→ **Exercise prompt**
Each line containing the string "class" should be copied out of the entries.

Stored data

----

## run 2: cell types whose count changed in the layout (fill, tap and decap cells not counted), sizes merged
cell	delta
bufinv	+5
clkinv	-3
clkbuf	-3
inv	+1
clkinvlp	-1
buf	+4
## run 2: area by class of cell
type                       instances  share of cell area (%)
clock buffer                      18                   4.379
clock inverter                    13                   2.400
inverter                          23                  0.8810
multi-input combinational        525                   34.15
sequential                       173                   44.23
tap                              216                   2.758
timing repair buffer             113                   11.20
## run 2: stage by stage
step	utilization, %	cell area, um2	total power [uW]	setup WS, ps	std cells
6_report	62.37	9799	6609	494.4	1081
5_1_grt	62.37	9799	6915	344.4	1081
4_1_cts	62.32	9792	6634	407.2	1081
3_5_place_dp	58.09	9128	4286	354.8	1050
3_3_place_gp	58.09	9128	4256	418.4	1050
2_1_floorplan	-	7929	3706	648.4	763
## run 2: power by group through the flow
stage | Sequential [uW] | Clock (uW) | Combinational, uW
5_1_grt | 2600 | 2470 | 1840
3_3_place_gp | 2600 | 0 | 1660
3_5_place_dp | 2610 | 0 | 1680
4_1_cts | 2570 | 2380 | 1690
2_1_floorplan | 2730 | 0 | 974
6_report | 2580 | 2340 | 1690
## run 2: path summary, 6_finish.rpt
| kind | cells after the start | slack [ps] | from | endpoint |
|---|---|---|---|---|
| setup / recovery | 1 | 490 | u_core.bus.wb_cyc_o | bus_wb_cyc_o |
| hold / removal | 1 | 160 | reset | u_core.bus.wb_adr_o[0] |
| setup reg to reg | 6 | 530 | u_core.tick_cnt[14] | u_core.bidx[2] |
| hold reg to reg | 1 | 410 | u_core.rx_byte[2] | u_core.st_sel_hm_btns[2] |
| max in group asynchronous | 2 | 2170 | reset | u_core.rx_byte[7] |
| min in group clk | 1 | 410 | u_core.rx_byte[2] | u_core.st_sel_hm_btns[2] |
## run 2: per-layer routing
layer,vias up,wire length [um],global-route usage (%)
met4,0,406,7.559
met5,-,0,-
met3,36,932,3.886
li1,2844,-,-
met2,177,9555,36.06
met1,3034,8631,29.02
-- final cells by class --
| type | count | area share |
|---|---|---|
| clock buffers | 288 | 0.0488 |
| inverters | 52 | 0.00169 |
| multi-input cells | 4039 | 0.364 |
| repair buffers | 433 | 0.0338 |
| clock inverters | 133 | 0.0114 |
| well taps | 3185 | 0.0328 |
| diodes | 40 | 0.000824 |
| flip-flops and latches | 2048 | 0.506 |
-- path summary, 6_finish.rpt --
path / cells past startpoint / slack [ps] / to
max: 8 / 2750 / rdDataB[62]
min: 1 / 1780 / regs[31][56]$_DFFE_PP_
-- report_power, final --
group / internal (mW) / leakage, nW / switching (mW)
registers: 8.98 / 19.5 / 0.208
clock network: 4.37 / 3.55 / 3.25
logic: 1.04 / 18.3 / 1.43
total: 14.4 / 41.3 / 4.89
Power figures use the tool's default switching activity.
$ cat config.mk
export PLATFORM = sky130hd
export DESIGN_NAME = kernel_mem_arb
export DESIGN_NICKNAME = d
export VERILOG_FILES = /design/src/rtl/dc_bsp_pkg.sv /design/src/rtl/kernel_mem_arb_tag_fifo.sv /design/src/rtl/kernel_mem_arb.sv
export SDC_FILE = /design/constraint.sdc
export NUM_CORES = 1
export LEC_CHECK = 0
export ABC_AREA = 1
export CAP_MARGIN = 0
export CORE_MARGIN = 2
export CORE_UTILIZATION = 30
export DETAILED_ROUTE_END_ITERATION = 12
export PLACE_DENSITY = 0.59
export SYNTH_ARGS = -nofsm -noshare
export SYNTH_HDL_FRONTEND = slang
export SYNTH_SLANG_ARGS = --single-unit
$ cat constraint.sdc
create_clock -name clk -period 5.7 [get_ports clk]
set_clock_uncertainty 0.2 [all_clocks]
set_input_delay 1.14 -clock clk [delete_from_list [all_inputs] [get_ports clk]]
set_output_delay 1.14 -clock clk [all_outputs]
set_load 0.02 [all_outputs]
### src/rtl/wb_awb_stats_pkg.sv
// Shared AWB definitions: divider FSM states, unity-gain constant and a
// saturating adder used by the statistics accumulators.
package wb_awb_stats_pkg;

  typedef enum logic [1:0] {S_IDLE, S_CHECK, S_DIV, S_DONE} wb_state_e;

  function automatic int unsigned unity_gain(input int unsigned frac);
    return 32'd1 << frac;
  endfunction

  // Result clamps at max instead of wrapping.
  function automatic logic [63:0] sat_add(input logic [63:0] a, input logic [63:0] b,
                                          input logic [63:0] max);
    logic [64:0] s;
    s = {1'b0, a} + {1'b0, b};
    return (s > {1'b0, max}) ? max : s[63:0];
  endfunction

endpackage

----

→ **Answer below**
## run 2: area by class of cell
-- final cells by class --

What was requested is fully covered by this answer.